The Anarchist slid a paper bag onto the counter and said, “Here’s your bagel. I didn’t wipe my nose on it. I can, though, if you’d like.”

“Did you cut it in half?” said Captain Dipshit.
 

The Anarchist felt the hairs on the back of his neck stand up. This was among the most offensive of the Anarchist’s many unfair and unfounded pet peeves.
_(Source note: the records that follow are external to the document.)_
==> design/flow/config.mk <==
export PLATFORM = sky130hd
export DESIGN_NAME = cordic
export DESIGN_NICKNAME = cordic
export VERILOG_FILES = /design/flow/design.v
export SDC_FILE = /design/flow/constraint.sdc
export NUM_CORES = 4
export LEC_CHECK = 0
export CAP_MARGIN = 20
export CORE_MARGIN = 2
export CORE_UTILIZATION = 64
export SLEW_MARGIN = 20
==> design/flow/constraint.sdc <==
create_clock -name core_clock -period 2.14 [get_ports {clk}]
set_input_delay 0.4280 -clock core_clock [delete_from_list [all_inputs] [get_ports {clk}]]
set_output_delay 0.4280 -clock core_clock [all_outputs]
set_load 0.01 [all_outputs]
==> design/flow/design.v <==
module cordic(clk, angle, sine, cosine);
  input clk;
  input signed [31:0] angle;  
  output signed [15:0] sine;  
  output signed [15:0] cosine;
  reg signed [15:0] x [0:12];
  reg signed [15:0] y [0:12];
  reg signed [31:0] z [0:12];
  parameter scaling_factor = 19896;  
  wire [1:0] sector;
  assign sector = angle[31:30];
  assign sine = y[12];
  assign cosine = x[12];
  wire signed [31:0] theta [0:12];
  assign theta [ 0] = 'h20000000;   
  assign theta [ 1] = 'h12E4051D;   
  assign theta [ 2] = 'h9FB385B;    
  assign theta [ 3] = 'h51111D4;    
  assign theta [ 4] = 'h28B0D43;    
  assign theta [ 5] = 'h145D7E1;    
  assign theta [ 6] = 'hA2F61E;     
  assign theta [ 7] = 'h517C55;     
  assign theta [ 8] = 'h28BE53;     
  assign theta [ 9] = 'h145F2E;     
  assign theta [10] = 'hA2F98;      
  assign theta [11] = 'h517CC;      
  assign theta [12] = 'h28BE6;      
  always @(posedge clk)
  begin 
    if (sector == 2'b00) begin
	  x[0] <= scaling_factor;
      y[0] <= 0;
      z[0] <= angle;      
    end
    else if  (sector == 2'b11) begin
	  x[0] <= scaling_factor;
      y[0] <= 0;
      z[0] <= angle;      
    end      
    else if (sector == 2'b01) begin
      x[0] <= -0;
      y[0] <= scaling_factor;
      z[0] <= {2'b00,angle[29:0]};      
    end
    else if (sector == 2'b10) begin
      x[0] <= 0;
      y[0] <= -scaling_factor;
      z[0] <= {2'b11,angle[29:0]};
    end
  end
  genvar i;
  generate
    for (i=0; i<13; i=i+1)
      begin
        wire sgn; 
	assign sgn = z[i][31];  
	wire signed [15:0] xnew, ynew;
        assign xnew = x[i] >>> i;  
        assign ynew = y[i] >>> i;
        always @(posedge clk)
          begin
            if (sgn==1)
              begin
                x[i+1] <= x[i]+ynew;
                y[i+1] <= y[i]-xnew;
                z[i+1] <= z[i]+theta[i];
              end
            else
              begin
                x[i+1] <= x[i]-ynew;
                y[i+1] <= y[i]+xnew;
                z[i+1] <= z[i]-theta[i];
              end
          end
      end
  endgenerate
endmodule
==> design/flow/run.sh <==
#!/bin/bash
# the make line also repeats each setting of config.mk as NAME=value (left out here)
make -C /OpenROAD-flow-scripts/flow DESIGN_CONFIG=/design/flow/config.mk WORK_HOME=/design/flow/orfs CLKGATE_MAP_FILE= finish
==> flow_summary_export.csv, run 1 <==
group,metric,value,unit
status,status,"did not finish",
status,last-stage-reached,"global routing (5_1_grt)",
status,toolErrorMsg,"[ERROR GRT-0116] Global routing finished with congestion. Check the congestion regions in the DRC Viewer.",
yosys,netlist_area,0.04661,mm2
placed_design,pre_cts_slack,-1134,ps
clocking,cts.htree.levels,3,
yosys,portion_of_synthesized_cell_area_occupied_by_the_leading_cell_type,31.10,%
floorplanning,die_height,273.9,um
yosys,ys_dominant_reg_cell,"dfxtp_1",
yosys,synth-edff-count,0,
yosys,synth.cellmix.xorXnorShare,13.42,%
yosys,ys_types,83,
placed_design,placed_cells_incl_taps,7766,
yosys,compound_area_share,19.74,%
yosys,ys_top_cells_by_area,"dfxtp_1, ha_1, xnor2_1, a21oi_1, xor2_1",
placed_design,place_hpwl,101.9,mm
yosys,netlist_instances,5156,
floorplanning,core_area,0.07173,mm2
floorplanning,die_x,273.9,um
placed_design,place.gp.congestion,0.9330,
yosys,ys_sh_mux,1.052,%
yosys,adder_share,20.22,%
yosys,simple_logic_cell_fraction_of_the_synthesized_area,11.69,%
yosys,yosysTopAreaCell,"dfxtp_1",
floorplanning,floorplan_stage_core_utilization,64.97,%
yosys,synth.avg_cell_area,9.039,um2
yosys,yosys-top-cells-count,"dfxtp_1, ha_1, a21oi_1",
floorplanning,floorplan.die_area,0.07500,mm2
clocking,cts_buffer_depth,3,
yosys,synth_warnings,4,
yosys,yosys-stat-cells,5156,
global_routing,track_usage,66.02,%
yosys,ys_top_logic_family,"adder cells",
yosys,synth_top_cell_by_count,"dfxtp_1",
yosys,postSynthSeqShare,31.10,%
yosys,yosysChipArea,0.04661,mm2
placed_design,port-buffer-count,64,
clocking,cts_made_buffers,79,
yosys,postSynth.asyncResetShare,0,%
placed_design,cell_area_after_placement,0.06286,mm2
clocking,tritoncts_num_sinks,724,
yosys,numSynthFlops,724,
global_routing,grt_overflow,12,
clocking,clock_tree.root_cell,"clkbuf_16",
floorplanning,total_i_o_pin_count,65,
floorplanning,core.rowCount,98,
yosys,syn_nets,5921,
-- metrics by stage --
step           hold WS [ps]  TNS, ps  util (%)
4_1_cts               213.4  -197650     96.31
3_5_place_dp          312.1  -199440     87.63
3_3_place_gp          310.2  -169200     87.63
2_1_floorplan         309.6  -181290         -
-- repair_timing --
action                     CTS
hold buffers                 0
resized                    426
setup endpoints to repair  433
pin swaps                  335
cloned                       3
buffers inserted           202
-- per-layer routing --
| metal | global-route usage [%] | GRT overflow |
|---|---|---|
| met5 | 14.12 | 0 |
| met4 | 72.17 | 10 |
| met3 | 41.54 | 1 |
| met2 | 92.47 | 1 |
| met1 | 61.57 | 0 |
==> run 2, diff against run 1 <==
- ABC_AREA: unset -> 1
- CORE_ASPECT_RATIO: unset -> 0.5
- CORE_UTILIZATION: 64 -> 72
- CTS_CLUSTER_DIAMETER: unset -> 212
- CTS_CLUSTER_SIZE: unset -> 96
- PLACE_DENSITY: unset -> 0.4
- SETUP_SLACK_MARGIN: unset -> 0.78
- clock period: 2.14 -> 2.74 ns (I/O delays scaled with it)
==> flow_summary_export.csv, run 2 <==
group,metric,value,unit
yosys,netlist_area,0.05922,mm2
placed_design,port-buffer-count,64,
global_routing,track_usage,98.83,%
yosys,postSynth.asyncResetShare,0,%
yosys,compound_area_share,8.797,%
floorplanning,die_height,206.8,um
status,last-stage-reached,"global routing (5_1_grt)",
clocking,cts.htree.levels,1,
placed_design,pre_cts_slack,185.5,ps
yosys,portion_of_synthesized_cell_area_occupied_by_the_leading_cell_type,24.47,%
yosys,postSynthSeqShare,24.47,%
yosys,simple_logic_cell_fraction_of_the_synthesized_area,32.97,%
yosys,yosysTopAreaCell,"dfxtp_1",
yosys,synth_warnings,4,
yosys,numSynthFlops,724,
clocking,cts_buffer_depth,3,
yosys,yosysChipArea,0.05922,mm2
yosys,adder_share,15.91,%
yosys,ys_sh_mux,0.03380,%
yosys,synth.avg_cell_area,6.454,um2
placed_design,place_hpwl,116.8,mm
yosys,netlist_instances,9176,
yosys,synth-edff-count,0,
placed_design,place.gp.congestion,1.016,
yosys,synth.cellmix.xorXnorShare,8.233,%
yosys,yosys-top-cells-count,"nand2_1, inv_1, nor2_1",
yosys,ys_types,52,
floorplanning,floorplan.die_area,0.08471,mm2
clocking,tritoncts_num_sinks,724,
clocking,cts_made_buffers,11,
yosys,syn_nets,9941,
yosys,ys_dominant_reg_cell,"dfxtp_1",
global_routing,grt_overflow,6024,
floorplanning,core.rowCount,74,
floorplanning,total_i_o_pin_count,65,
status,status,"did not finish",
clocking,clock_tree.root_cell,"clkbuf_16",
status,toolErrorMsg,"[ERROR GRT-0232] Routing congestion too high. Check the congestion heatmap in the GUI.",
floorplanning,floorplan_stage_core_utilization,72.60,%
clocking,post_cts_hold_buffer_count,0,
yosys,ys_top_logic_family,"simple AND/OR/NAND/NOR gates",
floorplanning,die_x,409.6,um
yosys,ys_top_cells_by_area,"dfxtp_1, nand2_1, ha_1, inv_1, xor2_1",
yosys,yosys-stat-cells,9176,
yosys,synth_top_cell_by_count,"nand2_1",
floorplanning,core_area,0.08157,mm2
placed_design,placed_cells_incl_taps,10340,
-- run 2: per-layer routing --
| layer | global-route usage, % | overflow |
|---|---|---|
| met1 | 87.57 | 120 |
| met2 | 126.3 | 4510 |
| met3 | 79.23 | 127 |
| met4 | 113.0 | 1240 |
| met5 | 60.96 | 27 |
-- run 2: what timing repair did --
item / CTS
gates resized: 2059
endpoints found under the setup margin: 531
setup buffers: 406
pin swaps: 792
gates cloned: 17
-- run 2: metrics by stage --
stage               utilization [%]  instance area, um2
floorplan                         -               60640
global placement              76.71               62570
detailed placement            76.71               62570
CTS                           92.37               75350
==> run 3, diff against run 2 <==
- ABC_AREA: 1 -> unset
- CORE_ASPECT_RATIO: 0.5 -> 0.84
- CTS_CLUSTER_DIAMETER: 212 -> unset
- CTS_CLUSTER_SIZE: 96 -> 43
- GPL_ROUTABILITY_DRIVEN: unset -> 1
- PLACE_DENSITY: 0.4 -> 0.64
- SETUP_SLACK_MARGIN: 0.78 -> -0.23
- SLEW_MARGIN: 20 -> 40
- clock period: 2.74 -> 2.94 ns (I/O delays scaled with it)
==> flow_summary_export.csv, run 3 <==
group,metric,value,unit
status,status,"failed layout checks",
status,violations,"setup timing",
yosys,yosysChipArea,0.04661,mm2
run,warning_count,74,
setup_path,criticalPathCategory,"flop to flop",
placed_design,port-buffer-count,64,
setup_path,startpoint,"x[3][7]",
floorplanning,core.rowCount,85,
route,ant_nets,0,
setup_path,critical_path.max_fanout,4,
yosys,numSynthFlops,724,
setup_path,worst_path_max_delay_cell,"nor3_1",
sta,final.min_clock_period,3554,ps
route,drtPass1Iterations,8,
yosys,ys_sh_mux,1.052,%
sta,maxClockFrequency,0.2814,GHz
clocking,worst_skew_pair.late_latency,660,ps
global_routing,track_usage,34.68,%
yosys,ys_top_cells_by_area,"dfxtp_1, ha_1, xnor2_1, a21oi_1, xor2_1",
final_layout,finish.instance_area,0.05830,mm2
placed_design,place_hpwl,84.52,mm
yosys,ys_types,83,
yosys,netlist_area,0.04661,mm2
yosys,netlist_instances,5156,
final_layout,syn_to_final_growth,25.09,%
sta,hold_violations_final,0,
worst_hold_path,worstHoldPathCells,0,
final_layout,final_nets,6737,
setup_path,worstPathRequired,3500,ps
global_routing,wire_length_of_the_first_global_routing_pass,193.8,mm
setup_path,cp_top_family,"simple AND/OR/NAND/NOR gates",
yosys,yosys-stat-cells,5156,
yosys,compound_area_share,19.74,%
yosys,postSynthSeqShare,31.10,%
setup_path,rr_worst_depth,13,
floorplanning,core_area,0.06402,mm2
setup_path,timing.critical_path.arrival,4110,ps
worst_hold_path,hold_path.class,"flop to flop",
placed_design,place.gp.congestion,0.9335,
sta,remaining_max_slew_budget_at_the_tightest_pin,41.86,%
global_routing,grt_antenna_before_repair,0,
yosys,synth.avg_cell_area,9.039,um2
yosys,yosysTopAreaCell,"dfxtp_1",
route,avgRoutedWirePerCell,20.15,um
sta,worst_slew_pin_slew,870.9,ps
sta,fin_crit_sh,120.9,%
yosys,portion_of_synthesized_cell_area_occupied_by_the_leading_cell_type,31.10,%
yosys,adder_share,20.22,%
route,routed-via-count,43720,
yosys,simple_logic_cell_fraction_of_the_synthesized_area,11.69,%
floorplanning,die_x,281.6,um
sta,setup_tns,-24740,ps
setup_path,cp_num_buf_inv,0,
route,drcViolationCount,0,
yosys,ys_dominant_reg_cell,"dfxtp_1",
yosys,synth-edff-count,0,
setup_path,worstSetupEndpoint,"y[4][15]",
clocking,cts_tree,"built",
yosys,synth_warnings,4,
route,postRouteWirelength,139.0,mm
yosys,syn_nets,5921,
worst_hold_path,timing.hold.worst_endpoint,"z[1][23]",
floorplanning,floorplan_stage_core_utilization,72.79,%
sta,setup-violations-final,151,
yosys,ys_top_logic_family,"adder cells",
floorplanning,die_height,237.2,um
setup_path,slowest_stage_delay_on_critical_path,470,ps
run,reported_max_cap_violation_count,0,
setup_path,critical_path_depth,13,
setup_path,critical_path.endpoint_type,"flop",
setup_path,cp_startpoint_kind,"flop",
global_routing,grt_pass1_vias,41400,
sta,grt_setup_unrepaired,"yes",
sta,fin_skew,41.45,ps
sta,final_setup_margin,-613.7,ps
clocking,cts_made_buffers,75,
route,drt_iter0_markers,4198,
clocking,cts_buffer_depth,3,
clocking,cts.htree.levels,3,
route,post_drt_via_cell_ratio,6.337,
sta,finalMaxSlewViolations,0,
floorplanning,floorplan.die_area,0.06679,mm2
placed_design,cell_area_after_placement,0.05376,mm2
yosys,synth.cellmix.xorXnorShare,13.42,%
worst_hold_path,hold_wc_startpoint,"z[0][23]",
global_routing,grt_max_degree,34,
clocking,clock_tree.root_cell,"clkbuf_16",
setup_path,reg2reg_setup_slack,-610,ps
setup_path,rr_startpoint,"x[3][7]",
global_routing,grt_overflow,0,
clocking,post_cts_hold_buffer_count,0,
floorplanning,total_i_o_pin_count,65,
clocking,clkTransAtPathRegs,60,ps
yosys,yosys-top-cells-count,"dfxtp_1, ha_1, a21oi_1",
setup_path,crit-reg2reg-capture,"y[4][15]",
yosys,postSynth.asyncResetShare,0,%
yosys,synth_top_cell_by_count,"dfxtp_1",
setup_path,timing.critical_path.cells,"nor3_1, nand2_1, o21ai_2, o21ai_0, xnor2_1, ha_1, or2_2, a21oi_1, a31oi_2, nand4_1, nand4b_1, a21oi_2, xnor2_2",
clocking,tritoncts_num_sinks,724,
==> run 3: per-layer routing <==
metal	part of all wire (%)	routed length [um]	GRT usage, %	up-vias
met5	0	0	0	-
met4	7.0	9702	17.23	0
met1	37	51120	39.49	20290
met2	49	67710	62.67	2512
met3	7.6	10500	5.593	903
li1	-	-	-	20010
==> run 3: repair_timing <==
item,4_1_cts,5_1_grt
setup buffers,15,59
pin swaps,49,158
gates resized,96,251
endpoints found under the setup margin,39,106
cloned,0,1
==> run 3: area by class of cell <==
cell class | instances | area (um2)
sequential | 724 | 14550
fill | 2723 | 5725
timing repair buffer | 802 | 6334
clock buffer | 97 | 2102
tap | 870 | 1089
multi-input combinational | 4086 | 32700
clock inverter | 35 | 419.2
antenna | 1 | 2.502
inverter | 283 | 1095
==> run 3: metrics by stage <==
step / worst slack, ps / hold WS (ps) / cells / utilization [%]
5_1_grt: -591.5 / 330.9 / 6897 / 91.05
3_5_place_dp: -436.1 / 312.1 / 6701 / 83.97
6_report: -613.7 / 327.0 / 6898 / 91.06
2_1_floorplan: -427.7 / 309.6 / 5156 / -
3_3_place_gp: -344.9 / 310.4 / 6701 / 83.97
4_1_cts: -260.3 / 327.1 / 6845 / 88.62
==> run 4, diff against run 3 <==
- CELL_PAD_IN_SITES_DETAIL_PLACEMENT: unset -> 0
- CELL_PAD_IN_SITES_GLOBAL_PLACEMENT: unset -> 0
- CORE_ASPECT_RATIO: 0.84 -> unset
- CORE_MARGIN: 2 -> 10
- CORE_UTILIZATION: 72 -> 20
- CTS_CLUSTER_SIZE: 43 -> unset
- GPL_ROUTABILITY_DRIVEN: 1 -> 0
- PLACE_DENSITY: 0.64 -> unset
- PLACE_DENSITY_LB_ADDON: unset -> 0.28
- SETUP_SLACK_MARGIN: -0.23 -> 1.37
- clock period: 2.94 -> 5.33 ns (I/O delays scaled with it)
==> flow_summary_export.csv, run 4 <==
group,metric,value,unit
global_routing,wire_length_of_the_first_global_routing_pass,169.5,mm
sta,setup_tns,0,ps
placed_design,placed_cells_incl_taps,8216,
route,n_antenna_cell,0,
setup_path,timing.critical_path.arrival,4360,ps
clocking,cts_buffer_depth,3,
worst_hold_path,hold_path.class,"flop to flop",
final_layout,final_nets,6023,
yosys,ys_dominant_reg_cell,"dfxtp_1",
yosys,postSynthSeqShare,31.10,%
yosys,syn_nets,5921,
setup_path,path_common_cell,"a211oi_1",
global_routing,grt_overflow,0,
sta,finalHoldWorstSlack,325.4,ps
route,drcViolationCount,0,
setup_path,worst_path_max_delay_cell,"fa_1",
worst_hold_path,worstHoldPathCells,0,
worst_hold_path,hold_wc_startpoint,"z[0][22]",
final_layout,syn_to_final_growth,15.38,%
clocking,clkTransAtPathRegs,60,ps
route,ant_nets,0,
setup_path,critical_path.endpoint_type,"flop",
setup_path,worstPathRequired,5920,ps
route,routed-via-count,34380,
floorplanning,total_i_o_pin_count,65,
yosys,netlist_area,0.04661,mm2
final_layout,layoutNonFillerInstCount,8364,
setup_path,slowest_stage_delay_on_critical_path,610,ps
yosys,ys_types,83,
floorplanning,core.rowCount,177,
floorplanning,core_area,0.2323,mm2
placed_design,port-buffer-count,64,
yosys,yosys-stat-cells,5156,
yosys,synth-edff-count,0,
global_routing,grt_pass1_vias,34760,
sta,hold_violations_final,0,
yosys,synth_warnings,4,
floorplanning,die_x,502.7,um
global_routing,grt_max_degree,40,
clocking,cts_made_buffers,81,
floorplanning,die_height,502.7,um
yosys,netlist_instances,5156,
yosys,synth.avg_cell_area,9.039,um2
setup_path,rr_startpoint,"z[4][31]",
clocking,cts_tree,"built",
yosys,ys_top_cells_by_area,"dfxtp_1, ha_1, xnor2_1, a21oi_1, xor2_1",
worst_hold_path,timing.hold.worst_endpoint,"z[1][22]",
yosys,yosysTopAreaCell,"dfxtp_1",
yosys,synth_top_cell_by_count,"dfxtp_1",
placed_design,place_hpwl,80.27,mm
setup_path,crit-reg2reg-capture,"z[5][30]",
sta,worst_slew_pin_slew,806.8,ps
floorplanning,floorplan_stage_core_utilization,20.06,%
sta,maxClockFrequency,0.2650,GHz
yosys,simple_logic_cell_fraction_of_the_synthesized_area,11.69,%
route,avgRoutedWirePerCell,11.98,um
yosys,numSynthFlops,724,
clocking,post_cts_hold_buffer_count,0,
sta,remaining_max_slew_budget_at_the_tightest_pin,45.48,%
setup_path,startpoint,"z[4][31]",
yosys,yosysChipArea,0.04661,mm2
sta,final.min_clock_period,3773,ps
setup_path,timing.critical_path.cells,"clkinvlp_4, fa_1, nor2b_1, o31ai_1, a211oi_1, o211ai_1, a211oi_1, a21oi_1, o311ai_1, a31oi_1, o21bai_1, xor2_1",
yosys,portion_of_synthesized_cell_area_occupied_by_the_leading_cell_type,31.10,%
global_routing,grt_antenna_before_repair,0,
yosys,synth.cellmix.xorXnorShare,13.42,%
setup_path,cp_startpoint_kind,"flop",
yosys,ys_sh_mux,1.052,%
clocking,tritoncts_num_sinks,724,
setup_path,reg2reg_setup_slack,1560,ps
clocking,cts.htree.levels,3,
setup_path,critical_path_depth,12,
route,postRouteWirelength,100.2,mm
global_routing,track_usage,7.774,%
clocking,worst_skew_pair.late_latency,670,ps
clocking,clock_tree.root_cell,"clkbuf_16",
yosys,adder_share,20.22,%
sta,setup-violations-final,0,
yosys,postSynth.asyncResetShare,0,%
yosys,ys_top_logic_family,"adder cells",
yosys,yosys-top-cells-count,"dfxtp_1, ha_1, a21oi_1",
status,status,"no timing/DRC/antenna violations",
route,post_drt_via_cell_ratio,4.111,
setup_path,critical_path.max_fanout,21,
sta,grt_setup_unrepaired,"yes",
setup_path,criticalPathCategory,"flop to flop",
setup_path,cp_num_buf_inv,1,
sta,fin_skew,25.14,ps
setup_path,cp_top_family,"AND-OR/OR-AND gates",
yosys,compound_area_share,19.74,%
run,warning_count,68,
route,drtPass1Iterations,5,
route,drt_iter0_markers,1536,
setup_path,rr_worst_depth,12,
setup_path,worstSetupEndpoint,"z[5][30]",
floorplanning,floorplan.die_area,0.2527,mm2
run,reported_max_cap_violation_count,0,
sta,finalMaxSlewViolations,0,
sta,fin_crit_sh,70.80,%
## run 4: through the flow
step | worst slack, ps | instance area (um2) | util, %
2_1_floorplan | 1447 | 46610 | -
3_3_place_gp | 1252 | 50940 | 21.93
3_5_place_dp | 1112 | 50950 | 21.93
4_1_cts | 1478 | 53720 | 23.12
5_1_grt | 1263 | 53780 | 23.15
6_report | 1557 | 53780 | 23.15
## run 4: metal layers
layer / up-vias / wire length [um] / track usage (%)
met2: 396 / 44970 / 13.06
met3: 196 / 2842 / 1.291
met5: - / 0 / 0
li1: 18550 / - / -
met1: 15240 / 49100 / 10.05
met4: 0 / 3252 / 2.660
## run 4: cell type report
type	count	area, um2
Clock buffer	114	2333
Clock inverter	32	432.9
Fill cell	25110	178500
Inverter	283	1070
Multi-Input combinational cell	4086	30850
Sequential cell	724	14500
Tap cell	3043	3807
Timing Repair Buffer	82	775.7
## run 4: what timing repair did
action / CTS / global route
resized: 1 / 10
buffers inserted: 0 / 2
endpoints found under the setup margin: 7 / 19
Other peeves were: not picking up your bagel when you were called, commenting on sandwiches that weren’t yours, commenting on your own sandwich, making special requests, leaning over the counter to watch a bagel being made (known as “vulturing” – the most egregious among the peeves), asking questions about the food, changing a bagel or cheese choice spontaneously (which usually required vulturing), commenting on how busy the restaurant was, commenting on the music, singing along with the music, making music requests, drumming on the counter, placing money on the counter instead of handing it to the cashier, not tipping, tipping the one-cent change from a 99-cent item, opening a sandwich at the counter, bringing a sandwich back to the counter with a comment, bringing a sandwich back to request an additional free item like lettuce, bringing a sandwich back to request a paid topping like sprouts, asking what made sprouts so fucking special over lettuce that the former cost money and the latter did not, making jokes about having “a lettuce on lettuce with lettuce” sandwich to save money, announcing that charging for sprouts was criminal (“they come from the earth, man”), smelling like patchouli, smelling like B.O., being a hippie, commenting on the color of the avocado, asking what was on an everything bagel, asking what the workers’ favorite sandwich was, taking too long to order, ordering a DIY bagel and not starting by announcing which kind of bagel it would be on, breathing too hard, and existing.